A new study by researchers in the USA states that women who use chemical hair straightening products are at higher risk of developing uterine cancer.
The researchers used data from more than 33,000 women taking part in the Study, a large, ongoing study looking for risk factors for breast cancer and other health conditions.
After an average of nearly 11 years of follow-up, women who had reported using hair straightening products were almost twice as likely to have developed uterine cancer than those who did not, after adjusting for other factors that might affect risk. Women who had reported frequent use of straighteners (more than 4 times in the previous year) were about 2½ times more likely to develop uterine cancer.
The research did not find links between uterine cancer and the use of other hair products, including hair dyes, highlights, and perms.
Uterine cancer is cancer that starts in the uterus. Most uterine cancers occur in people who have gone through or are going through menopause.

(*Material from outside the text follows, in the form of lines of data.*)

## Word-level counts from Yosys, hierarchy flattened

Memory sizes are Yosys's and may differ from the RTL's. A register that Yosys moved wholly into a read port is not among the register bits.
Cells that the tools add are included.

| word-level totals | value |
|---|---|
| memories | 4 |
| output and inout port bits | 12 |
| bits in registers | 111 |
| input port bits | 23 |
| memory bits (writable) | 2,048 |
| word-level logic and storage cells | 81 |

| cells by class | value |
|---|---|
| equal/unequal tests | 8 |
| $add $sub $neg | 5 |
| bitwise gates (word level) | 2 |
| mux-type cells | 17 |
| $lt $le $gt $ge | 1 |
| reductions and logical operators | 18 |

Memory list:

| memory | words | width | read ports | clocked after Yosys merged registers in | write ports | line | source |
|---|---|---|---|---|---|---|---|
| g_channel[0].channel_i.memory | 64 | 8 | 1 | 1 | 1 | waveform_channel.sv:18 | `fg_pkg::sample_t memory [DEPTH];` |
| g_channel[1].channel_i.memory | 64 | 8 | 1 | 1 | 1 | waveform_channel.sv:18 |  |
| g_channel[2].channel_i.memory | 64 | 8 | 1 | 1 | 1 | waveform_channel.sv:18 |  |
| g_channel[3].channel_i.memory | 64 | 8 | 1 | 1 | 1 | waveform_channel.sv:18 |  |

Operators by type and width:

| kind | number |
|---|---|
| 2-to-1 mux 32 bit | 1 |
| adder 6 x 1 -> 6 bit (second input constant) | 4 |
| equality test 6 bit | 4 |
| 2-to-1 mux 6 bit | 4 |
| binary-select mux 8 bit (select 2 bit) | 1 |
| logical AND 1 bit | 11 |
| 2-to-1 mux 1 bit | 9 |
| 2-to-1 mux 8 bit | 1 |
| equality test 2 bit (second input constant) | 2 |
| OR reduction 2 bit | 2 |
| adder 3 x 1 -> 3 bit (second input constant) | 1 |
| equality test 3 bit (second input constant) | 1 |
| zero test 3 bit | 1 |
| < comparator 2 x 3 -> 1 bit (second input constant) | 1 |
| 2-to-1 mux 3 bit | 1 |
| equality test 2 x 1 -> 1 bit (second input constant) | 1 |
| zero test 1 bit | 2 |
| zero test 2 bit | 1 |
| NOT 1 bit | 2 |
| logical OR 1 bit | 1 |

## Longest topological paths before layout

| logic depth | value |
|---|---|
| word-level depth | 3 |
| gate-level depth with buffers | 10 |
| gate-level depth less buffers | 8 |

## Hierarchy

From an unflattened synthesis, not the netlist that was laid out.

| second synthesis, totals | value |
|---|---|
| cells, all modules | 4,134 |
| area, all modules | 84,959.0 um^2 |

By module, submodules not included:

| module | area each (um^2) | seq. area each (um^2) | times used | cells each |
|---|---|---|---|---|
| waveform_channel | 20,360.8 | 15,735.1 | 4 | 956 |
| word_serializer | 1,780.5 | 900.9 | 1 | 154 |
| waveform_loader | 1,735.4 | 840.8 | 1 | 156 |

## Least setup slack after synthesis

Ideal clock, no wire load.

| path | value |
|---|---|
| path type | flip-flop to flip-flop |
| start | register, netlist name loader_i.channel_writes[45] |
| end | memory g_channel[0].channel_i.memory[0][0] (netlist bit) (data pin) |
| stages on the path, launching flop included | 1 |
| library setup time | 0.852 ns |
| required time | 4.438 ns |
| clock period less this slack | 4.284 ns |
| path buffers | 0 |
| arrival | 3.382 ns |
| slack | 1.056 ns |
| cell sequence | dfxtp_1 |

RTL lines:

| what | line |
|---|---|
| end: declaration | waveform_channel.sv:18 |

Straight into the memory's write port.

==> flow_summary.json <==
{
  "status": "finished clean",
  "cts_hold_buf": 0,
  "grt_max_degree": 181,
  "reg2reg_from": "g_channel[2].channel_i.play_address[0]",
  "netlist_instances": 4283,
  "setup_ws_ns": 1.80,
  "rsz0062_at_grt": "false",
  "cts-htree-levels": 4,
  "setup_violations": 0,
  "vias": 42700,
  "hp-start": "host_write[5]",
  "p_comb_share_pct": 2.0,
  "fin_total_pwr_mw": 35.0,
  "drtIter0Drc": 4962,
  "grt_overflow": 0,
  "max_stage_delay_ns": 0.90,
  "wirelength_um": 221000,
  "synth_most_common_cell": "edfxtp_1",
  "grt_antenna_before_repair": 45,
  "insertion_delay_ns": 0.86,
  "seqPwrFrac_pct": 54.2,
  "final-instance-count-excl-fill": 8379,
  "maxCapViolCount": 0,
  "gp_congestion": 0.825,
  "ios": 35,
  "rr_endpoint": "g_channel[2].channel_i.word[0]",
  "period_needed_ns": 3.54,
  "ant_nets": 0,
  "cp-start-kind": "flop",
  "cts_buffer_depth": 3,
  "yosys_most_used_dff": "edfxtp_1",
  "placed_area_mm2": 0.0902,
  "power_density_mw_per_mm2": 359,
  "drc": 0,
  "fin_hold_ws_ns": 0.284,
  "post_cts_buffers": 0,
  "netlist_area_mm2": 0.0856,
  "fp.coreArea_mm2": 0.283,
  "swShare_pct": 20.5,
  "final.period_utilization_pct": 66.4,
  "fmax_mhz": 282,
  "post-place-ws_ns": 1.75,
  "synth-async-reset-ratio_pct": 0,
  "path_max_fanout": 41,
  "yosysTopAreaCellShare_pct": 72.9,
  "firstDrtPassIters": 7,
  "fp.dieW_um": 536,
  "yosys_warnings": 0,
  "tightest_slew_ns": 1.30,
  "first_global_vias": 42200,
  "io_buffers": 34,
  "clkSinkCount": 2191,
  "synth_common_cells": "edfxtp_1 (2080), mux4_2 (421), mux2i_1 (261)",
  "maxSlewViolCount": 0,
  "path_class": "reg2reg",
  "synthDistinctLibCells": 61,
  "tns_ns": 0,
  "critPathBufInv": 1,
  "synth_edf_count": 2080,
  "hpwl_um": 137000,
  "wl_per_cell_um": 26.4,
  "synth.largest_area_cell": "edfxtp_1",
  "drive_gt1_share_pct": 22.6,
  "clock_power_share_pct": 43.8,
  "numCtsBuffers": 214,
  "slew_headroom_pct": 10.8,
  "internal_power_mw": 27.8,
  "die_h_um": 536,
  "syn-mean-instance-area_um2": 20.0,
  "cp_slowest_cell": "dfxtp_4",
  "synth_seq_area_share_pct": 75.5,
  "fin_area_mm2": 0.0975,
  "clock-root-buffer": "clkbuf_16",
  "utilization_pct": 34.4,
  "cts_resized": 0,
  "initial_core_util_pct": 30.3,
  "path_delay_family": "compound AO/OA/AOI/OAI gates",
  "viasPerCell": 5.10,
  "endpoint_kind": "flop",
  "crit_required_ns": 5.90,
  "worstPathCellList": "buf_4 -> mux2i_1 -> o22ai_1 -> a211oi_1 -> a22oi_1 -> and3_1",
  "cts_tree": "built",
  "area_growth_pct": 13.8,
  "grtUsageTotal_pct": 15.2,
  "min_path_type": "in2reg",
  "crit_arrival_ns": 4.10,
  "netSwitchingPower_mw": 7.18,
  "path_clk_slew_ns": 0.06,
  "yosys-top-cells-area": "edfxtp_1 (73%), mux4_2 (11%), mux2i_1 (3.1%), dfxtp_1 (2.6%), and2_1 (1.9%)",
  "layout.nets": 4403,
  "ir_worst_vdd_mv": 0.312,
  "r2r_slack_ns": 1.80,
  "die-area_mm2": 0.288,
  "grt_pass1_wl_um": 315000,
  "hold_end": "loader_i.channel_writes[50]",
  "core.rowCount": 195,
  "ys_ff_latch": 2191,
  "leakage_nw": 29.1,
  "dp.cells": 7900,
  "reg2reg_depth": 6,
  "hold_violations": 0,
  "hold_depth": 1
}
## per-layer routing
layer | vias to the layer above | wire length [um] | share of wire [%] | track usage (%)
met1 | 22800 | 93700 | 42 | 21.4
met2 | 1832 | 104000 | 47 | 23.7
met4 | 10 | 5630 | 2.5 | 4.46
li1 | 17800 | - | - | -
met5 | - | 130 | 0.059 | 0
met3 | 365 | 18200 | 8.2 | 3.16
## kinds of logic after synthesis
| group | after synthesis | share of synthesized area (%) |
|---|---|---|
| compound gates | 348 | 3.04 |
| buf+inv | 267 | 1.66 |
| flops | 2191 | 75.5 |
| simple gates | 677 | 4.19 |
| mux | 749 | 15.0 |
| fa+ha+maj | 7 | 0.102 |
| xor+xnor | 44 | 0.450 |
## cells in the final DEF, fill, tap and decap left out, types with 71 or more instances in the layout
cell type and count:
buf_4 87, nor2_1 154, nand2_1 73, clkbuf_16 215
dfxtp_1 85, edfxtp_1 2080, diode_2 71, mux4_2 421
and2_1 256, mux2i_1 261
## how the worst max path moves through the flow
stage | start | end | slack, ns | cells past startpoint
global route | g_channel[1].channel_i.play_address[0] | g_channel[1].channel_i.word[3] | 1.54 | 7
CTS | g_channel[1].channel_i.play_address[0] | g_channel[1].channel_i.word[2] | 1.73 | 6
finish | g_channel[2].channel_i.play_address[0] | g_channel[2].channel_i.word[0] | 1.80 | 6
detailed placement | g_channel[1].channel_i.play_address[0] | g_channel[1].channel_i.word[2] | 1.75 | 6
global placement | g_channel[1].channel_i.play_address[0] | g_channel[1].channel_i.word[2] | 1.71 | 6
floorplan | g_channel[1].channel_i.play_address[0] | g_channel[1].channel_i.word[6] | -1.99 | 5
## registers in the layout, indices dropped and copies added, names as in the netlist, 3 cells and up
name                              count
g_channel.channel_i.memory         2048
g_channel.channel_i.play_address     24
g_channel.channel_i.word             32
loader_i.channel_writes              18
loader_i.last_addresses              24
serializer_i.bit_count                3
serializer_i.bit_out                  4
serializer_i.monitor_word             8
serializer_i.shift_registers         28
$ cat src/design/oflow_pkg.sv
// shared widths, feature struct and FSM state enum for the score stage

package oflow_pkg;

	// ------------------------------
	// widths
	// ------------------------------

	// object id, 0 marks an empty slot
	localparam int ID_LEN = 4;

	// one feature field
	localparam int FEAT_W = 8;

	// sum of four feature differences
	// 4 * 255 = 1020 fits in FEAT_W + 2 bits
	localparam int SCORE_W = FEAT_W + 2;

	// ------------------------------
	// types
	// ------------------------------

	// object features, 32 bits packed
	typedef struct packed {
		logic [FEAT_W-1:0] x;
		logic [FEAT_W-1:0] y;
		logic [FEAT_W-1:0] w;
		logic [FEAT_W-1:0] h;
	} oflow_feature_t;

	// score calc control states
	typedef enum logic [1:0] {
		idle_st,
		similarity_metric_st,
		wait_st
	} oflow_score_fsm_t;

endpackage
==> config.mk <==
export PLATFORM = sky130hd
export DESIGN_NAME = lite_regs_top
export DESIGN_NICKNAME = d
export VERILOG_FILES = /design/src/lite_regs_axi_pkg.sv /design/src/lite_regs_cfg_pkg.sv /design/src/lite_regs_wr_ctrl.sv /design/src/lite_regs_rd_mux.sv /design/src/lite_regs_resp_buf.sv /design/src/lite_regs_array.sv /design/src/lite_regs_top.sv
export SDC_FILE = /design/constraint.sdc
export NUM_CORES = 1
export LEC_CHECK = 0
export BUFFER_PORTS_ARGS = -buffer_cell sky130_fd_sc_hd__clkbuf_2
export CAP_MARGIN = 5
export CORE_AREA = 3 3 205 127
export CTS_CLUSTER_DIAMETER = 50
export DETAILED_ROUTE_END_ITERATION = 8
export DIE_AREA = 0 0 208 130
export PLACE_DENSITY = 0.57
export RECOVER_POWER = 50
export SETUP_SLACK_MARGIN = 0.1
export SLEW_MARGIN = 20
export SYNTH_ARGS = -nofsm -noshare
export SYNTH_HDL_FRONTEND = slang
export SYNTH_SLANG_ARGS = --single-unit
==> constraint.sdc <==
create_clock -name clk_i -period 3.85 [get_ports clk_i]
set_input_delay 0.1925 -clock clk_i [delete_from_list [all_inputs] [get_ports clk_i]]
set_output_delay 0.1925 -clock clk_i [all_outputs]
set_load 0.005 [all_outputs]
<file path="src/dma_bus_pkg.sv">
// Shared types and bus constants for the DMA engine, referenced by scoped name from the RTL
`default_nettype none

package dma_bus_pkg;

    // Bus and FIFO geometry
    localparam int data_width    = 32;
    localparam int half_width    = 16;
    localparam int fifo_depth_lg = 3;

    // CPU-side bus master states
    typedef enum logic [3:0] {
        idle        = 4'd0,
        req_bus     = 4'd1,
        own_bus     = 4'd2,
        addr_hi     = 4'd3,
        wait_hi     = 4'd4,
        addr_lo     = 4'd5,
        wait_lo     = 4'd6,
        next_long   = 4'd7,
        release_bus = 4'd8
    } sm_state_e;

    // One state qualified by direction or progress
    typedef struct packed {
        logic idle_start;
        logic req_wait;
        logic granted;
        logic own;
        logic hi_to_mem;
        logic hi_from_mem;
        logic wait_hi_to_mem;
        logic wait_hi_from_mem;
        logic lo_to_mem;
        logic lo_from_mem;
        logic wait_lo_to_mem;
        logic wait_lo_from_mem;
        logic next_more;
        logic last_long;
        logic rel;
    } sm_terms_t;

    // Registered bus pins and data path controls
    typedef struct packed {
        logic breq;
        logic bgack;
        logic pas;
        logic pds;
        logic size1;
        logic rw;
        logic f2cpuh;
        logic f2cpul;
        logic bridgeout;
        logic plhw;
        logic pllw;
        logic bridgein;
        logic incfifo;
        logic decfifo;
        logic incno;
        logic done;
    } sm_strobes_t;

endpackage

`default_nettype wire

</file>
<file path="src/cpu_sm.sv">
// CPU-side bus master, registering state, strobes, address and remaining longwords
`timescale 1ns/1ps
`default_nettype none

module cpu_sm #(
    parameter int count_width = 4
) (
    input  logic                     clk,
    input  logic                     reset,
    input  logic                     start,
    input  logic                     to_memory,
    input  logic [count_width-1:0]   xfer_longs,
    input  logic [31:0]              start_addr,
    input  logic                     bgrant_,
    input  logic                     dsack,
    input  logic                     sterm_,
    output dma_bus_pkg::sm_strobes_t strobes,
    output logic [31:0]              bus_addr
);

    dma_bus_pkg::sm_state_e   state;
    dma_bus_pkg::sm_state_e   next_state;
    dma_bus_pkg::sm_terms_t   terms;
    dma_bus_pkg::sm_strobes_t strobes_d;
    logic                     to_mem_q;
    logic [count_width-1:0]   remaining;
    logic [31:0]              long_addr;
    logic                     last_long;
    logic                     lo_half;

    // Checked in next_long, before incno takes effect
    assign last_long = (remaining == count_width'(1));

    cpu_sm_terms u_terms (
        .state     (state),
        .to_memory (to_mem_q),
        .start     (start),
        .bgrant_   (bgrant_),
        .last_long (last_long),
        .terms     (terms)
    );

    cpu_sm_outputs u_outputs (
        .terms      (terms),
        .dsack      (dsack),
        .sterm_     (sterm_),
        .next_state (next_state),
        .strobes_d  (strobes_d)
    );

    always_ff @(posedge clk) begin
        if (reset) begin
            state     <= dma_bus_pkg::idle;
            strobes   <= '0;
            to_mem_q  <= 1'b0;
            remaining <= '0;
        end else begin
            state   <= next_state;
            strobes <= strobes_d;
            if (terms.idle_start) begin
                to_mem_q  <= to_memory;
                remaining <= xfer_longs;
            end else if (strobes.incno) begin
                remaining <= remaining - count_width'(1);
            end
        end
    end

    always_ff @(posedge clk) begin
        if (terms.idle_start) begin
            long_addr <= start_addr;
        end else if (strobes.incno) begin
            long_addr <= long_addr + 32'd4;
        end
    end

    // Second word of a 16-bit longword sits two bytes up
    assign lo_half  = (state == dma_bus_pkg::addr_lo) | (state == dma_bus_pkg::wait_lo);
    assign bus_addr = long_addr + {30'd0, lo_half, 1'b0};

endmodule

`default_nettype wire

</file>
<file path="src/cpu_sm_outputs.sv">
// Next-state and next-cycle strobe equations of the bus master, built from the product terms
`timescale 1ns/1ps
`default_nettype none

module cpu_sm_outputs (
    input  dma_bus_pkg::sm_terms_t   terms,
    input  logic                     dsack,
    input  logic                     sterm_,
    output dma_bus_pkg::sm_state_e   next_state,
    output dma_bus_pkg::sm_strobes_t strobes_d
);

    // Acknowledge groups
    logic ack;
    logic ack32;
    logic ack16;

    // Shared sub-products
    logic hi_addr;
    logic hi_wait;
    logic lo_addr;
    logic lo_wait;
    logic hi_stall;
    logic lo_stall;
    logic hi_half;
    logic cycle_group;
    logic long_to_mem;
    logic long_from_mem;
    logic long_done;
    logic owned;

    // sterm_ wins when both acknowledges show up together
    assign ack32 = ~sterm_;
    assign ack16 = sterm_ & dsack;
    assign ack   = ack32 | dsack;

    assign hi_addr = terms.hi_to_mem | terms.hi_from_mem;
    assign hi_wait = terms.wait_hi_to_mem | terms.wait_hi_from_mem;
    assign lo_addr = terms.lo_to_mem | terms.lo_from_mem;
    assign lo_wait = terms.wait_lo_to_mem | terms.wait_lo_from_mem;

    assign hi_stall = hi_wait & ~ack;
    assign lo_stall = lo_wait & ~ack;
    assign hi_half  = hi_wait & ack16;

    // Strobes stay up through the address cycle and every wait state
    assign cycle_group = hi_addr | hi_stall | lo_addr | lo_stall;

    // Longword complete on a 32-bit ack or on the second half of a 16-bit one
    assign long_to_mem   = (terms.wait_hi_to_mem & ack32) | (terms.wait_lo_to_mem & ack);
    assign long_from_mem = (terms.wait_hi_from_mem & ack32) | (terms.wait_lo_from_mem & ack);
    assign long_done     = long_to_mem | long_from_mem;

    assign owned = terms.granted | terms.own | hi_addr | hi_wait | lo_addr | lo_wait |
                   terms.next_more;

    always_comb begin
        if (terms.idle_start | terms.req_wait) begin
            next_state = dma_bus_pkg::req_bus;
        end else if (terms.granted) begin
            next_state = dma_bus_pkg::own_bus;
        end else if (terms.own | terms.next_more) begin
            next_state = dma_bus_pkg::addr_hi;
        end else if (hi_addr | hi_stall) begin
            next_state = dma_bus_pkg::wait_hi;
        end else if (hi_half) begin
            next_state = dma_bus_pkg::addr_lo;
        end else if (lo_addr | lo_stall) begin
            next_state = dma_bus_pkg::wait_lo;
        end else if (long_done) begin
            next_state = dma_bus_pkg::next_long;
        end else if (terms.last_long) begin
            next_state = dma_bus_pkg::release_bus;
        end else begin
            next_state = dma_bus_pkg::idle;
        end
    end

    always_comb begin
        strobes_d.breq  = terms.idle_start | terms.req_wait;
        strobes_d.bgack = owned;
        strobes_d.pas   = cycle_group;
        strobes_d.pds   = cycle_group;
        // Second word requests two bytes
        strobes_d.size1 = lo_addr | lo_stall;
        strobes_d.rw    = terms.hi_from_mem | terms.wait_hi_from_mem |
                          terms.lo_from_mem | terms.wait_lo_from_mem;

        // Write lanes with the high word first
        strobes_d.f2cpuh    = terms.hi_to_mem | (terms.wait_hi_to_mem & ~ack);
        strobes_d.f2cpul    = terms.hi_to_mem | (terms.wait_hi_to_mem & ~ack);
        strobes_d.bridgeout = terms.lo_to_mem | (terms.wait_lo_to_mem & ~ack);

        // Read lanes into the FIFO tail
        strobes_d.plhw     = terms.wait_hi_from_mem & ack;
        strobes_d.pllw     = long_from_mem;
        strobes_d.bridgein = terms.wait_lo_from_mem & ack;

        strobes_d.incfifo = long_from_mem;
        strobes_d.decfifo = long_to_mem;
        strobes_d.incno   = long_done;
        strobes_d.done    = terms.rel;
    end

endmodule

`default_nettype wire

</file>
<file path="src/cpu_sm_terms.sv">
// Product term decoder for the CPU-side state machine, feeding the output equations
`timescale 1ns/1ps
`default_nettype none

module cpu_sm_terms (
    input  dma_bus_pkg::sm_state_e state,
    input  logic                   to_memory,
    input  logic                   start,
    input  logic                   bgrant_,
    input  logic                   last_long,
    output dma_bus_pkg::sm_terms_t terms
);

    logic in_idle;
    logic in_req;
    logic in_own;
    logic in_addr_hi;
    logic in_wait_hi;
    logic in_addr_lo;
    logic in_wait_lo;
    logic in_next;
    logic in_release;

    // One decode per state
    assign in_idle    = (state == dma_bus_pkg::idle);
    assign in_req     = (state == dma_bus_pkg::req_bus);
    assign in_own     = (state == dma_bus_pkg::own_bus);
    assign in_addr_hi = (state == dma_bus_pkg::addr_hi);
    assign in_wait_hi = (state == dma_bus_pkg::wait_hi);
    assign in_addr_lo = (state == dma_bus_pkg::addr_lo);
    assign in_wait_lo = (state == dma_bus_pkg::wait_lo);
    assign in_next    = (state == dma_bus_pkg::next_long);
    assign in_release = (state == dma_bus_pkg::release_bus);

    always_comb begin
        // Arbitration
        terms.idle_start = in_idle & start;
        terms.req_wait   = in_req & bgrant_;
        terms.granted    = in_req & ~bgrant_;
        terms.own        = in_own;

        // First or only word of a longword
        terms.hi_to_mem        = in_addr_hi & to_memory;
        terms.hi_from_mem      = in_addr_hi & ~to_memory;
        terms.wait_hi_to_mem   = in_wait_hi & to_memory;
        terms.wait_hi_from_mem = in_wait_hi & ~to_memory;

        // Second word on a 16-bit port
        terms.lo_to_mem        = in_addr_lo & to_memory;
        terms.lo_from_mem      = in_addr_lo & ~to_memory;
        terms.wait_lo_to_mem   = in_wait_lo & to_memory;
        terms.wait_lo_from_mem = in_wait_lo & ~to_memory;

        // Progress through the block
        terms.next_more = in_next & ~last_long;
        terms.last_long = in_next & last_long;
        terms.rel       = in_release;
    end

endmodule

`default_nettype wire

</file>
<file path="src/dma_fifo.sv">
// Longword FIFO between the host port and the bus, with word-lane loads and steered bus lanes
`timescale 1ns/1ps
`default_nettype none

module dma_fifo #(
    parameter int fifo_depth_lg = 3
) (
    input  logic                                clk,
    input  logic                                reset,
    input  logic                                wr_en,
    input  logic [dma_bus_pkg::data_width-1:0]  wr_data,
    input  logic                                rd_en,
    output logic [dma_bus_pkg::data_width-1:0]  rd_data,
    output logic [fifo_depth_lg:0]              count,
    input  dma_bus_pkg::sm_strobes_t            strobes,
    input  logic [dma_bus_pkg::data_width-1:0]  bus_data_in,
    output logic [dma_bus_pkg::data_width-1:0]  bus_data_out
);

    localparam int depth = 1 << fifo_depth_lg;
    localparam int dw    = dma_bus_pkg::data_width;
    localparam int hw    = dma_bus_pkg::half_width;

    logic [dw-1:0]            mem [depth];
    logic [fifo_depth_lg-1:0] wr_ptr;
    logic [fifo_depth_lg-1:0] rd_ptr;
    logic [dw-1:0]            din_q;
    logic [dw-1:0]            head;
    logic [hw-1:0]            lo_src;
    logic                     push;
    logic                     pop;

    // Host and bus share the pointers, direction decides which side moves each
    assign push = wr_en | strobes.incfifo;
    assign pop  = rd_en | strobes.decfifo;

    // Bus data is taken on the acknowledge edge, loads follow a cycle later
    always_ff @(posedge clk) begin
        din_q <= bus_data_in;
    end

    // 16-bit ports deliver the low word on the upper lanes
    assign lo_src = strobes.bridgein ? din_q[dw-1:hw] : din_q[hw-1:0];

    always_ff @(posedge clk) begin
        if (wr_en) begin
            mem[wr_ptr] <= wr_data;
        end else begin
            if (strobes.plhw) begin
                mem[wr_ptr][dw-1:hw] <= din_q[dw-1:hw];
            end
            if (strobes.pllw) begin
                mem[wr_ptr][hw-1:0] <= lo_src;
            end
        end
    end

    always_ff @(posedge clk) begin
        if (reset) begin
            wr_ptr <= '0;
            rd_ptr <= '0;
            count  <= '0;
        end else begin
            if (push) begin
                wr_ptr <= wr_ptr + 1'b1;
            end
            if (pop) begin
                rd_ptr <= rd_ptr + 1'b1;
            end
            case ({push, pop})
                2'b10:   count <= count + 1'b1;
                2'b01:   count <= count - 1'b1;
                default: count <= count;
            endcase
        end
    end

    assign head    = mem[rd_ptr];
    assign rd_data = head;

    // Lane steering toward the bus
    always_comb begin
        bus_data_out = '0;
        if (strobes.f2cpuh) begin
            bus_data_out[dw-1:hw] = head[dw-1:hw];
        end else if (strobes.bridgeout) begin
            bus_data_out[dw-1:hw] = head[hw-1:0];
        end
        if (strobes.f2cpul) begin
            bus_data_out[hw-1:0] = head[hw-1:0];
        end
    end

endmodule

`default_nettype wire

</file>
<file path="src/resdmac_top.sv">
// DMA engine top level joining the bus master, the FIFO and the bus pins
`timescale 1ns/1ps
`default_nettype none

module resdmac_top #(
    parameter int fifo_depth_lg = dma_bus_pkg::fifo_depth_lg,
    parameter int count_width   = fifo_depth_lg + 1
) (
    input  logic                               clk,
    input  logic                               reset,
    input  logic                               start,
    input  logic                               to_memory,
    input  logic [count_width-1:0]             xfer_longs,
    input  logic [31:0]                        start_addr,
    input  logic                               fifo_wr_en,
    input  logic [dma_bus_pkg::data_width-1:0] fifo_wr_data,
    input  logic                               fifo_rd_en,
    output logic [dma_bus_pkg::data_width-1:0] fifo_rd_data,
    output logic [fifo_depth_lg:0]             fifo_count,
    output logic                               done,
    output logic                               breq,
    output logic                               bgack,
    output logic                               pas,
    output logic                               pds,
    output logic                               rw,
    output logic                               size1,
    output logic [31:0]                        bus_addr,
    output logic [dma_bus_pkg::data_width-1:0] bus_data_out,
    input  logic                               bgrant_,
    input  logic [dma_bus_pkg::data_width-1:0] bus_data_in,
    input  logic                               dsack,
    input  logic                               sterm_
);

    dma_bus_pkg::sm_strobes_t strobes;

    cpu_sm #(
        .count_width (count_width)
    ) u_cpu_sm (
        .clk        (clk),
        .reset      (reset),
        .start      (start),
        .to_memory  (to_memory),
        .xfer_longs (xfer_longs),
        .start_addr (start_addr),
        .bgrant_    (bgrant_),
        .dsack      (dsack),
        .sterm_     (sterm_),
        .strobes    (strobes),
        .bus_addr   (bus_addr)
    );

    dma_fifo #(
        .fifo_depth_lg (fifo_depth_lg)
    ) u_fifo (
        .clk          (clk),
        .reset        (reset),
        .wr_en        (fifo_wr_en),
        .wr_data      (fifo_wr_data),
        .rd_en        (fifo_rd_en),
        .rd_data      (fifo_rd_data),
        .count        (fifo_count),
        .strobes      (strobes),
        .bus_data_in  (bus_data_in),
        .bus_data_out (bus_data_out)
    );

    // Bus pins straight from the strobe register
    assign breq  = strobes.breq;
    assign bgack = strobes.bgack;
    assign pas   = strobes.pas;
    assign pds   = strobes.pds;
    assign rw    = strobes.rw;
    assign size1 = strobes.size1;
    assign done  = strobes.done;

endmodule

`default_nettype wire

</file>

Approximately 60 percent of the participants who reported using the products in the previous year were said to be self-identified Black women.
The research added that the adverse health effects of hair straightening products may be greater for Black women due to higher prevalence of use.
Alexandra White, lead author of the study, said the researchers estimated that 1.64 percent of women who never used hair straighteners would go on to develop uterine cancer by the age of 70.
“But for frequent users, that risk goes up to 4.05%. This doubling rate is concerning. However, it is important to put this information into context – uterine cancer is a relatively rare type of cancer,” she said.
The researchers said they did not collect information on brands or ingredients in the hair products the women used.